What is needed:
What you give back should be exactly the opening lines of the data, ending with the line that contains "synthCells: 4873" and including it.

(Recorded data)
----------------------------------------
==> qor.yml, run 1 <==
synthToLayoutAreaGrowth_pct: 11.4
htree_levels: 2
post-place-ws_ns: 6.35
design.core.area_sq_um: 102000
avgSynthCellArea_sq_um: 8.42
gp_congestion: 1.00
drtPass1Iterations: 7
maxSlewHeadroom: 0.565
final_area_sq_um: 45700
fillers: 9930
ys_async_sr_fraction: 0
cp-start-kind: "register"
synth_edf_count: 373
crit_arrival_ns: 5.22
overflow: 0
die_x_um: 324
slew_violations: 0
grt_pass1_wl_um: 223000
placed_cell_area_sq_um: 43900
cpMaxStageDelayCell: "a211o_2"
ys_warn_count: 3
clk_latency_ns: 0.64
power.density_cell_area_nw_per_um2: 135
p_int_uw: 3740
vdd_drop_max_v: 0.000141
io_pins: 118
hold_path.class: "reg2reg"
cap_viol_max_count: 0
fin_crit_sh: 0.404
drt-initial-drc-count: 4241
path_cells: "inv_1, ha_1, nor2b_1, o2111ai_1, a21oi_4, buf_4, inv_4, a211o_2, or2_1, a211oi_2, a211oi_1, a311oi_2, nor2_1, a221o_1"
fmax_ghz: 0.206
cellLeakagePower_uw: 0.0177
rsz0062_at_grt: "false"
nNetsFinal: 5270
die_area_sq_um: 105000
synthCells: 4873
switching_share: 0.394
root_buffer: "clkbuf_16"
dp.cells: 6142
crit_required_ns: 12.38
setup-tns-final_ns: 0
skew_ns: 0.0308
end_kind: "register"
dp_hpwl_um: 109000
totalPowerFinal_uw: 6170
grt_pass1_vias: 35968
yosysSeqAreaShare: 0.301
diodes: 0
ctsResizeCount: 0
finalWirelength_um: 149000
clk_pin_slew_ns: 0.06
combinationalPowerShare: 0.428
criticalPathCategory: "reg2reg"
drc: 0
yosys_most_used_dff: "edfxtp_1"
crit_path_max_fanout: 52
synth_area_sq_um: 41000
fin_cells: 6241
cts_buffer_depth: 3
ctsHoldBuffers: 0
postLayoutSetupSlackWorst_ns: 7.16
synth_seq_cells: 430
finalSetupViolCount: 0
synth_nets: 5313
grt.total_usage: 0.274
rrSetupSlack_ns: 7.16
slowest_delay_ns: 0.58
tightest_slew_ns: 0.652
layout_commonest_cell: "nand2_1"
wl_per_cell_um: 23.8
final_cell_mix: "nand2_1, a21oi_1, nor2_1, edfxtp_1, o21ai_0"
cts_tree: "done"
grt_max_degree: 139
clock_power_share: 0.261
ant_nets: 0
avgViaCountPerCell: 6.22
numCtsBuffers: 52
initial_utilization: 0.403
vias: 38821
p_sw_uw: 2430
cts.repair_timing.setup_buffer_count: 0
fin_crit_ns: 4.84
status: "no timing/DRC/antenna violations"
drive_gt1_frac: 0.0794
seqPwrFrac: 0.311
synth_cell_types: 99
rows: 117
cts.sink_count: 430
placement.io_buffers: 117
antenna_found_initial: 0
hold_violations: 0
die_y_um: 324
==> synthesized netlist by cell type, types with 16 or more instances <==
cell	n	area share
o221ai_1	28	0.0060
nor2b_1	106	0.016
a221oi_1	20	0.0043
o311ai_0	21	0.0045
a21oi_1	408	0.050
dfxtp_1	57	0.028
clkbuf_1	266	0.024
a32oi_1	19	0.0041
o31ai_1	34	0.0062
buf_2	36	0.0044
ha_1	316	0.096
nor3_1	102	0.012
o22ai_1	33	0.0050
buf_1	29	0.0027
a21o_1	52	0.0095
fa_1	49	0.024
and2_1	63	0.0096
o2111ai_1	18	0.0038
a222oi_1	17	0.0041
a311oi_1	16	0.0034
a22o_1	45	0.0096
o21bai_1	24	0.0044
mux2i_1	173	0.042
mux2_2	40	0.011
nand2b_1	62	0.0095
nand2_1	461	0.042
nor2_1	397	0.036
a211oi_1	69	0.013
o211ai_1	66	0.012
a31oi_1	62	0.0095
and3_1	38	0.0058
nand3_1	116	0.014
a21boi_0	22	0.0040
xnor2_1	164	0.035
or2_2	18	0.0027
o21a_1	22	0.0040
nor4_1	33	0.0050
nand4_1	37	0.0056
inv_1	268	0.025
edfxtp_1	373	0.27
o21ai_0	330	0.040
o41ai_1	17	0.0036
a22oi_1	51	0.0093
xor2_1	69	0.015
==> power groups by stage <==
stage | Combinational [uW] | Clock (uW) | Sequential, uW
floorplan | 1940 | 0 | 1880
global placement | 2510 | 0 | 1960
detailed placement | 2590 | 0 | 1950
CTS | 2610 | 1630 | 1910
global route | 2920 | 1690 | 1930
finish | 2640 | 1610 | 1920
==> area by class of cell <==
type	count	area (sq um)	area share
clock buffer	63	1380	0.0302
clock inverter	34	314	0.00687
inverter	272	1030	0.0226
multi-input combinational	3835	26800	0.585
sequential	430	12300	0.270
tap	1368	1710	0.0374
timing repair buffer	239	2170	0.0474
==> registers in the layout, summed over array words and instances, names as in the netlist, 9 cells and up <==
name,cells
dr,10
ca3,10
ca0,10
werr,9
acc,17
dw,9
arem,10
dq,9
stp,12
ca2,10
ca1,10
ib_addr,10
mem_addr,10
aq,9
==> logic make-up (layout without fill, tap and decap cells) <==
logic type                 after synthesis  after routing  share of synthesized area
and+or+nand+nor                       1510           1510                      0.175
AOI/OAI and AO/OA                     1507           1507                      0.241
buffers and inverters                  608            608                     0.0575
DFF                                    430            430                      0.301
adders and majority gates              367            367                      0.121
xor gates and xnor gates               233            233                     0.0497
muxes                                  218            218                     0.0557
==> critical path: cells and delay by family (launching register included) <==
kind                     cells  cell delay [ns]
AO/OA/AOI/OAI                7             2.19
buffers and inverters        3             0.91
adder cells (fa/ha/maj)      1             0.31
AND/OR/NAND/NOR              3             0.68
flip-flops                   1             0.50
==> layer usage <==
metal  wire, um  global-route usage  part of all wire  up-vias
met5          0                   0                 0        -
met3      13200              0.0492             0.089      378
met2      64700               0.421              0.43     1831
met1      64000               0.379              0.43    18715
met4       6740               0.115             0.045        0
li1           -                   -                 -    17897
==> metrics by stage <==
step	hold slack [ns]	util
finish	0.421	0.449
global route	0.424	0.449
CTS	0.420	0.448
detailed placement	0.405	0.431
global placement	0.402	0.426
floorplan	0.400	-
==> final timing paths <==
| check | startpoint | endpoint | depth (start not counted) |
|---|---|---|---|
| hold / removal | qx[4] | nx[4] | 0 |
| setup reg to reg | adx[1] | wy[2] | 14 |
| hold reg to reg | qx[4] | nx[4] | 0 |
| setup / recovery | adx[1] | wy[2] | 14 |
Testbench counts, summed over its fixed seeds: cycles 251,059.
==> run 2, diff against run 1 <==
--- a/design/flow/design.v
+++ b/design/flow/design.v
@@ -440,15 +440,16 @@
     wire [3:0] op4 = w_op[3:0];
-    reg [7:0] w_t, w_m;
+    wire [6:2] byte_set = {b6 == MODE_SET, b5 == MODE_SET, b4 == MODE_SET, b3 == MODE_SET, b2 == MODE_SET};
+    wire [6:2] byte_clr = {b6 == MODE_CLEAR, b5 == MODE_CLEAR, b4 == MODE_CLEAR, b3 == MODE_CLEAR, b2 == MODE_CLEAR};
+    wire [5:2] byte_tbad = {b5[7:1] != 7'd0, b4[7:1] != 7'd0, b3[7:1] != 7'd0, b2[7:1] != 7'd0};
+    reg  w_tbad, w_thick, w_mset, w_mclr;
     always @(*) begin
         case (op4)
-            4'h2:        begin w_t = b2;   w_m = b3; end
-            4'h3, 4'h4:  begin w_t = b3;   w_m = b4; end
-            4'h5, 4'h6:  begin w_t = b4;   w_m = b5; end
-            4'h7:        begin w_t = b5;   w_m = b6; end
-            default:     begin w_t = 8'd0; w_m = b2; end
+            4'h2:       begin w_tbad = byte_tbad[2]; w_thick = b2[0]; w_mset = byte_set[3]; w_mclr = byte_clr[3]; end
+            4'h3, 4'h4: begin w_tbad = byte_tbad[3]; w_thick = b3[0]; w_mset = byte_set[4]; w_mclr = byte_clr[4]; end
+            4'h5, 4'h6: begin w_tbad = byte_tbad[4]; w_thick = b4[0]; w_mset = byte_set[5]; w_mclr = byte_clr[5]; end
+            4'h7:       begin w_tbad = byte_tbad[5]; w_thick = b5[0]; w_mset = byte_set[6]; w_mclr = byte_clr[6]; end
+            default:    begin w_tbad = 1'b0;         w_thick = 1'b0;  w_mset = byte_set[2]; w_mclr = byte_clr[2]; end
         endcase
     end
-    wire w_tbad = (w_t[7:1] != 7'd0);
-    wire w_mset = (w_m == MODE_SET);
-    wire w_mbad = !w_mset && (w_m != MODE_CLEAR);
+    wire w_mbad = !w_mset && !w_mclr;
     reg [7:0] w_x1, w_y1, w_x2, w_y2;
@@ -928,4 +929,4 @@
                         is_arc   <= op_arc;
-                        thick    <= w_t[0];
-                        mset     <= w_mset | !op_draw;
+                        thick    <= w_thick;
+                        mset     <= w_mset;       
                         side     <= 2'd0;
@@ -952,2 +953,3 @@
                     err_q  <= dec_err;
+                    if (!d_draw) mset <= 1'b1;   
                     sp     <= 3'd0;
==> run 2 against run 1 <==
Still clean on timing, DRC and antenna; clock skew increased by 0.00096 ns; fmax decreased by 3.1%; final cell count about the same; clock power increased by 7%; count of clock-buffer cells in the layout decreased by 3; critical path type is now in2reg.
----------------------------------------
Expected answer:
==> qor.yml, run 1 <==
synthToLayoutAreaGrowth_pct: 11.4
htree_levels: 2
post-place-ws_ns: 6.35
design.core.area_sq_um: 102000
avgSynthCellArea_sq_um: 8.42
gp_congestion: 1.00
drtPass1Iterations: 7
maxSlewHeadroom: 0.565
final_area_sq_um: 45700
fillers: 9930
ys_async_sr_fraction: 0
cp-start-kind: "register"
synth_edf_count: 373
crit_arrival_ns: 5.22
overflow: 0
die_x_um: 324
slew_violations: 0
grt_pass1_wl_um: 223000
placed_cell_area_sq_um: 43900
cpMaxStageDelayCell: "a211o_2"
ys_warn_count: 3
clk_latency_ns: 0.64
power.density_cell_area_nw_per_um2: 135
p_int_uw: 3740
vdd_drop_max_v: 0.000141
io_pins: 118
hold_path.class: "reg2reg"
cap_viol_max_count: 0
fin_crit_sh: 0.404
drt-initial-drc-count: 4241
path_cells: "inv_1, ha_1, nor2b_1, o2111ai_1, a21oi_4, buf_4, inv_4, a211o_2, or2_1, a211oi_2, a211oi_1, a311oi_2, nor2_1, a221o_1"
fmax_ghz: 0.206
cellLeakagePower_uw: 0.0177
rsz0062_at_grt: "false"
nNetsFinal: 5270
die_area_sq_um: 105000
synthCells: 4873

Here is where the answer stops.